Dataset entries
####

<file path="src/wbdmu_params.svh">
// constants of the word, bit and digit move unit: offsets, fields, resets
// assumes a single clock domain and the plain register port of the top module
`ifndef WBDMU_PARAMS_SVH
`define WBDMU_PARAMS_SVH

`define WBDMU_ADDR_CTRL 8'h00
`define WBDMU_ADDR_FLAGS 8'h04
`define WBDMU_ADDR_IRQ_STATUS 8'h08
`define WBDMU_ADDR_IRQ_MASK 8'h0c
`define WBDMU_ADDR_RESULT 8'h10

`define WBDMU_CTRL_RESET 16'h0001
`define WBDMU_MASK_RESET 16'h0000
`define WBDMU_BIT_ENABLE 0
`define WBDMU_BIT_ZERO 0
`define WBDMU_BIT_SIGN 1
`define WBDMU_BIT_FAULT 2
`define WBDMU_IRQ_DONE 0
`define WBDMU_IRQ_FAULT 1

`define WBDMU_BIT_POS_MAX 8'h0f
`define WBDMU_DIGIT_MAX 4'h3

`endif

</file>
<file path="src/wbdmu_pkg.sv">
// types of the word, bit and digit move unit
// assumes nothing beyond a SystemVerilog compiler
`default_nettype none
package wbdmu_pkg;
  typedef enum logic [2:0] {
    OP_WORD_COPY = 3'h0,
    OP_DOUBLE_WORD_COPY = 3'h1,
    OP_COMPLEMENT_COPY = 3'h2,
    OP_IMMEDIATE_REFRESH_WORD_COPY = 3'h3,
    OP_SINGLE_BIT_COPY = 3'h4,
    OP_NIBBLE_COPY = 3'h5
  } wbdmu_op_type;
  typedef enum logic [1:0] {
    SRC_MEM = 2'h0,
    SRC_LITERAL = 2'h1,
    SRC_PINS = 2'h2
  } wbdmu_src_type;
  typedef enum logic {
    DST_MEM = 1'h0,
    DST_PINS = 1'h1
  } wbdmu_dst_type;
  typedef enum logic [2:0] {
    ST_IDLE = 3'h0,
    ST_READ_SRC = 3'h1,
    ST_READ_AUX = 3'h2,
    ST_WRITE_LO = 3'h3,
    ST_WRITE_HI = 3'h4,
    ST_DONE = 3'h5
  } wbdmu_state_type;
endpackage
`default_nettype wire

</file>
<file path="src/wbdmu_mem_if.sv">
// port bundle between the move unit and its data word store
// assumes both ends run on the same clock
`default_nettype none
interface wbdmu_mem_if;
  logic [3:0] addr;
  logic [15:0] writeData;
  logic writeEnable;
  logic [15:0] readData;
  modport owner (output addr, output writeData, output writeEnable, input readData);
  modport store (input addr, input writeData, input writeEnable, output readData);
endinterface
`default_nettype wire

</file>
<file path="src/wbdmu_mem.sv">
// sixteen data words; read data registered, one cycle after the address
// assumes the owner issues at most one access per cycle
`default_nettype none
module wbdmu_mem (
  // clock
  input wire logic clock,
  // access port
  wbdmu_mem_if.store port
);
  logic [15:0] words [0:15];

  always_ff @(posedge clock) begin
    if (port.writeEnable) begin
      words[port.addr] <= port.writeData;
    end
    port.readData <= words[port.addr];
  end
endmodule
`default_nettype wire

</file>
<file path="src/wbdmu_top.sv">
// word, double word, complement, bit and digit move datapath with registers
// assumes a synchronous active high reset and pins from outside the clock domain
`include "wbdmu_params.svh"
`default_nettype none
module wbdmu_top (
  // clock and reset
  input wire logic clock,
  input wire logic reset,
  // operation request
  input wire logic opStart,
  input wire logic [2:0] opCode,
  input wire logic [1:0] opSrcSel,
  input wire logic opDstSel,
  input wire logic [3:0] opSrcAddr,
  input wire logic [3:0] opDstAddr,
  input wire logic [15:0] opCtrl,
  input wire logic [31:0] opLiteral,
  // operation status
  output logic opBusy,
  output logic opDone,
  output logic zeroIndicator,
  output logic signIndicator,
  output logic faultIndicator,
  // physical pins
  input wire logic [15:0] inPins,
  output logic [15:0] outPins,
  // register port
  input wire logic [7:0] regAddr,
  input wire logic [15:0] regWriteData,
  input wire logic regWrite,
  input wire logic regRead,
  output logic [15:0] regReadData,
  // interrupt
  output logic irq
);
  wbdmu_mem_if memPort ();

  wbdmu_mem u_mem (
    .clock(clock),
    .port(memPort)
  );

  // bit copy: move bit n of src into bit m of dst, rest of dst kept
  function automatic logic [15:0] bitMove(input logic [15:0] src, input logic [15:0] dst,
                                          input logic [15:0] ctrl);
    logic [15:0] res;
    res = dst;
    res[ctrl[11:8]] = src[ctrl[3:0]];
    return res;
  endfunction

  // digit copy: upward with wrap on both words
  function automatic logic [15:0] digitMove(input logic [15:0] src, input logic [15:0] dst,
                                            input logic [15:0] ctrl);
    logic [15:0] res;
    logic [1:0] s;
    logic [1:0] d;
    res = dst;
    s = ctrl[1:0];
    d = ctrl[9:8];
    for (int i = 0; i < 4; i++) begin
      if (i <= int'(ctrl[5:4])) begin
        res[d*4 +: 4] = src[s*4 +: 4];
        s = s + 2'h1;
        d = d + 2'h1;
      end
    end
    return res;
  endfunction

  function automatic logic bitFault(input logic [15:0] ctrl);
    return (ctrl[7:0] > `WBDMU_BIT_POS_MAX) || (ctrl[15:8] > `WBDMU_BIT_POS_MAX);
  endfunction

  function automatic logic digitFault(input logic [15:0] ctrl);
    return (ctrl[3:0] > `WBDMU_DIGIT_MAX) || (ctrl[7:4] > `WBDMU_DIGIT_MAX) ||
           (ctrl[11:8] > `WBDMU_DIGIT_MAX);
  endfunction

  wbdmu_pkg::wbdmu_state_type state_r;
  wbdmu_pkg::wbdmu_state_type state_nxt;
  logic [2:0] op_r;
  wbdmu_pkg::wbdmu_src_type srcSel_r;
  wbdmu_pkg::wbdmu_dst_type dstSel_r;
  logic [3:0] srcAddr_r;
  logic [3:0] dstAddr_r;
  logic [15:0] ctrl_r;
  logic [31:0] literal_r;
  logic [15:0] pinSnap_r;
  logic [15:0] srcWord_r;
  logic [15:0] auxWord_r;
  logic [15:0] result_r;
  logic [15:0] pinSync1_r;
  logic [15:0] pinSync2_r;
  logic [15:0] pinSync3_r;
  logic [15:0] pinStable_r;
  logic [15:0] outPins_r;
  logic zero_r;
  logic sign_r;
  logic fault_r;
  logic [15:0] ctrlReg_r;
  logic [15:0] mask_r;
  logic [15:0] status_r;
  logic [15:0] status_nxt;
  logic [15:0] rdData_r;

  // request decode
  wire logic enable = ctrlReg_r[`WBDMU_BIT_ENABLE];
  wire logic opLegal = opCode <= 3'(wbdmu_pkg::OP_NIBBLE_COPY);
  wire logic accept = opStart && (state_r == wbdmu_pkg::ST_IDLE) && enable && opLegal;
  wire logic isImmediate = opCode == 3'(wbdmu_pkg::OP_IMMEDIATE_REFRESH_WORD_COPY);
  wire logic reqLiteral = opSrcSel == 2'(wbdmu_pkg::SRC_LITERAL);
  wire logic reqPins = isImmediate && (opSrcSel == 2'(wbdmu_pkg::SRC_PINS));
  wire wbdmu_pkg::wbdmu_src_type reqSrc =
    reqPins ? wbdmu_pkg::SRC_PINS : (reqLiteral ? wbdmu_pkg::SRC_LITERAL : wbdmu_pkg::SRC_MEM);
  wire wbdmu_pkg::wbdmu_dst_type reqDst =
    (isImmediate && opDstSel) ? wbdmu_pkg::DST_PINS : wbdmu_pkg::DST_MEM;

  wire logic isDouble = op_r == 3'(wbdmu_pkg::OP_DOUBLE_WORD_COPY);
  wire logic isComplement = op_r == 3'(wbdmu_pkg::OP_COMPLEMENT_COPY);
  wire logic isBit = op_r == 3'(wbdmu_pkg::OP_SINGLE_BIT_COPY);
  wire logic isNibble = op_r == 3'(wbdmu_pkg::OP_NIBBLE_COPY);
  wire logic isWordClass = !isBit && !isNibble;
  wire logic opErr = (isBit && bitFault(ctrl_r)) || (isNibble && digitFault(ctrl_r));

  // result of the low write
  wire logic [15:0] resultLo =
    isComplement ? ~srcWord_r :
    isBit ? bitMove(srcWord_r, auxWord_r, ctrl_r) :
    isNibble ? digitMove(srcWord_r, auxWord_r, ctrl_r) :
    srcWord_r;

  // source capture
  wire logic [15:0] srcCapture =
    (srcSel_r == wbdmu_pkg::SRC_LITERAL) ? literal_r[15:0] :
    (srcSel_r == wbdmu_pkg::SRC_PINS) ? pinSnap_r : memPort.readData;
  wire logic [15:0] auxCapture =
    (isDouble && srcSel_r == wbdmu_pkg::SRC_LITERAL) ? literal_r[31:16] : memPort.readData;

  // memory access
  wire logic writeLo = state_r == wbdmu_pkg::ST_WRITE_LO;
  wire logic writeHi = state_r == wbdmu_pkg::ST_WRITE_HI;
  wire logic [3:0] auxAddr = isDouble ? 4'(srcAddr_r + 4'h1) : dstAddr_r;
  assign memPort.addr =
    (state_r == wbdmu_pkg::ST_IDLE) ? opSrcAddr :
    (state_r == wbdmu_pkg::ST_READ_SRC) ? auxAddr :
    writeHi ? 4'(dstAddr_r + 4'h1) : dstAddr_r;
  assign memPort.writeData = writeHi ? auxWord_r : resultLo;
  assign memPort.writeEnable = (writeLo && dstSel_r == wbdmu_pkg::DST_MEM && !opErr) || writeHi;

  always_comb begin
    state_nxt = state_r;
    unique case (state_r)
      wbdmu_pkg::ST_IDLE: if (accept) state_nxt = wbdmu_pkg::ST_READ_SRC;
      wbdmu_pkg::ST_READ_SRC: state_nxt = wbdmu_pkg::ST_READ_AUX;
      wbdmu_pkg::ST_READ_AUX: state_nxt = wbdmu_pkg::ST_WRITE_LO;
      wbdmu_pkg::ST_WRITE_LO:
        state_nxt = isDouble ? wbdmu_pkg::ST_WRITE_HI : wbdmu_pkg::ST_DONE;
      wbdmu_pkg::ST_WRITE_HI: state_nxt = wbdmu_pkg::ST_DONE;
      wbdmu_pkg::ST_DONE: state_nxt = wbdmu_pkg::ST_IDLE;
      default: state_nxt = wbdmu_pkg::ST_IDLE;
    endcase
  end

  always_ff @(posedge clock) begin
    if (reset) begin
      state_r <= wbdmu_pkg::ST_IDLE;
    end else begin
      state_r <= state_nxt;
    end
  end

  // request latch; input pins are snapshot just before execution
  always_ff @(posedge clock) begin
    if (reset) begin
      op_r <= 3'h0;
      srcSel_r <= wbdmu_pkg::SRC_MEM;
      dstSel_r <= wbdmu_pkg::DST_MEM;
      srcAddr_r <= 4'h0;
      dstAddr_r <= 4'h0;
      ctrl_r <= 16'h0000;
      literal_r <= 32'h00000000;
      pinSnap_r <= 16'h0000;
    end else if (accept) begin
      op_r <= opCode;
      srcSel_r <= reqSrc;
      dstSel_r <= reqDst;
      srcAddr_r <= opSrcAddr;
      dstAddr_r <= opDstAddr;
      ctrl_r <= opCtrl;
      literal_r <= opLiteral;
      pinSnap_r <= pinStable_r;
    end
  end

  // operand capture; destination is read before any write, so src may equal dst
  always_ff @(posedge clock) begin
    if (reset) begin
      srcWord_r <= 16'h0000;
      auxWord_r <= 16'h0000;
    end else begin
      if (state_r == wbdmu_pkg::ST_READ_SRC) srcWord_r <= srcCapture;
      if (state_r == wbdmu_pkg::ST_READ_AUX) auxWord_r <= auxCapture;
    end
  end

  // pin synchroniser: a bit changes once stages two and three agree
  always_ff @(posedge clock) begin
    if (reset) begin
      pinSync1_r <= 16'h0000;
      pinSync2_r <= 16'h0000;
      pinSync3_r <= 16'h0000;
      pinStable_r <= 16'h0000;
    end else begin
      pinSync1_r <= inPins;
      pinSync2_r <= pinSync1_r;
      pinSync3_r <= pinSync2_r;
      pinStable_r <= (~(pinSync2_r ^ pinSync3_r) & pinSync3_r) |
                     ((pinSync2_r ^ pinSync3_r) & pinStable_r);
    end
  end

  // output pins refreshed right after execution
  always_ff @(posedge clock) begin
    if (reset) begin
      outPins_r <= 16'h0000;
    end else if (writeLo && dstSel_r == wbdmu_pkg::DST_PINS) begin
      outPins_r <= resultLo;
    end
  end

  // result flags
  always_ff @(posedge clock) begin
    if (reset) begin
      zero_r <= 1'b0;
      sign_r <= 1'b0;
      fault_r <= 1'b0;
      result_r <= 16'h0000;
    end else if (writeLo && isWordClass && !isDouble) begin
      zero_r <= resultLo == 16'h0000;
      sign_r <= resultLo[15];
      fault_r <= 1'b0;
      result_r <= resultLo;
    end else if (writeLo && !isWordClass) begin
      fault_r <= opErr;
      if (!opErr) result_r <= resultLo;
    end else if (writeHi) begin
      zero_r <= {auxWord_r, srcWord_r} == 32'h00000000;
      sign_r <= auxWord_r[15];
      fault_r <= 1'b0;
      result_r <= srcWord_r;
    end
  end

  // register port
  wire logic regWriteCtrl = regWrite && regAddr == `WBDMU_ADDR_CTRL;
  wire logic regWriteMask = regWrite && regAddr == `WBDMU_ADDR_IRQ_MASK;
  wire logic statusRead = regRead && regAddr == `WBDMU_ADDR_IRQ_STATUS;
  wire logic [15:0] flagsWord = {13'h0000, fault_r, sign_r, zero_r};
  wire logic [15:0] eventSet =
    {14'h0000, (state_r == wbdmu_pkg::ST_DONE) && fault_r, state_r == wbdmu_pkg::ST_DONE};
  wire logic [15:0] readMux =
    (regAddr == `WBDMU_ADDR_CTRL) ? ctrlReg_r :
    (regAddr == `WBDMU_ADDR_FLAGS) ? flagsWord :
    (regAddr == `WBDMU_ADDR_IRQ_STATUS) ? status_r :
    (regAddr == `WBDMU_ADDR_IRQ_MASK) ? mask_r :
    (regAddr == `WBDMU_ADDR_RESULT) ? result_r : 16'h0000;

  // a read clears status, an event in the same cycle still lands
  assign status_nxt = (statusRead ? 16'h0000 : status_r) | eventSet;

  always_ff @(posedge clock) begin
    if (reset) begin
      ctrlReg_r <= `WBDMU_CTRL_RESET;
      mask_r <= `WBDMU_MASK_RESET;
      status_r <= 16'h0000;
      rdData_r <= 16'h0000;
    end else begin
      if (regWriteCtrl) ctrlReg_r <= {15'h0000, regWriteData[`WBDMU_BIT_ENABLE]};
      if (regWriteMask) mask_r <= {14'h0000, regWriteData[1:0]};
      status_r <= status_nxt;
      rdData_r <= regRead ? readMux : 16'h0000;
    end
  end

  assign opBusy = state_r != wbdmu_pkg::ST_IDLE;
  assign opDone = state_r == wbdmu_pkg::ST_DONE;
  assign zeroIndicator = zero_r;
  assign signIndicator = sign_r;
  assign faultIndicator = fault_r;
  assign outPins = outPins_r;
  assign regReadData = rdData_r;
  assign irq = |(status_r & mask_r);
endmodule
`default_nettype wire
</file>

####

> EXERCISE REQUIREMENTS
The required answer is the exact run of lines above starting at the line with "the same clock" and ending at the line with "function automatic logic [15:0] bitMove(input", with both ends present.

> EXPECTED ANSWER
// assumes both ends run on the same clock
`default_nettype none
interface wbdmu_mem_if;
  logic [3:0] addr;
  logic [15:0] writeData;
  logic writeEnable;
  logic [15:0] readData;
  modport owner (output addr, output writeData, output writeEnable, input readData);
  modport store (input addr, input writeData, input writeEnable, output readData);
endinterface
`default_nettype wire

</file>
<file path="src/wbdmu_mem.sv">
// sixteen data words; read data registered, one cycle after the address
// assumes the owner issues at most one access per cycle
`default_nettype none
module wbdmu_mem (
  // clock
  input wire logic clock,
  // access port
  wbdmu_mem_if.store port
);
  logic [15:0] words [0:15];

  always_ff @(posedge clock) begin
    if (port.writeEnable) begin
      words[port.addr] <= port.writeData;
    end
    port.readData <= words[port.addr];
  end
endmodule
`default_nettype wire

</file>
<file path="src/wbdmu_top.sv">
// word, double word, complement, bit and digit move datapath with registers
// assumes a synchronous active high reset and pins from outside the clock domain
`include "wbdmu_params.svh"
`default_nettype none
module wbdmu_top (
  // clock and reset
  input wire logic clock,
  input wire logic reset,
  // operation request
  input wire logic opStart,
  input wire logic [2:0] opCode,
  input wire logic [1:0] opSrcSel,
  input wire logic opDstSel,
  input wire logic [3:0] opSrcAddr,
  input wire logic [3:0] opDstAddr,
  input wire logic [15:0] opCtrl,
  input wire logic [31:0] opLiteral,
  // operation status
  output logic opBusy,
  output logic opDone,
  output logic zeroIndicator,
  output logic signIndicator,
  output logic faultIndicator,
  // physical pins
  input wire logic [15:0] inPins,
  output logic [15:0] outPins,
  // register port
  input wire logic [7:0] regAddr,
  input wire logic [15:0] regWriteData,
  input wire logic regWrite,
  input wire logic regRead,
  output logic [15:0] regReadData,
  // interrupt
  output logic irq
);
  wbdmu_mem_if memPort ();

  wbdmu_mem u_mem (
    .clock(clock),
    .port(memPort)
  );

  // bit copy: move bit n of src into bit m of dst, rest of dst kept
  function automatic logic [15:0] bitMove(input logic [15:0] src, input logic [15:0] dst,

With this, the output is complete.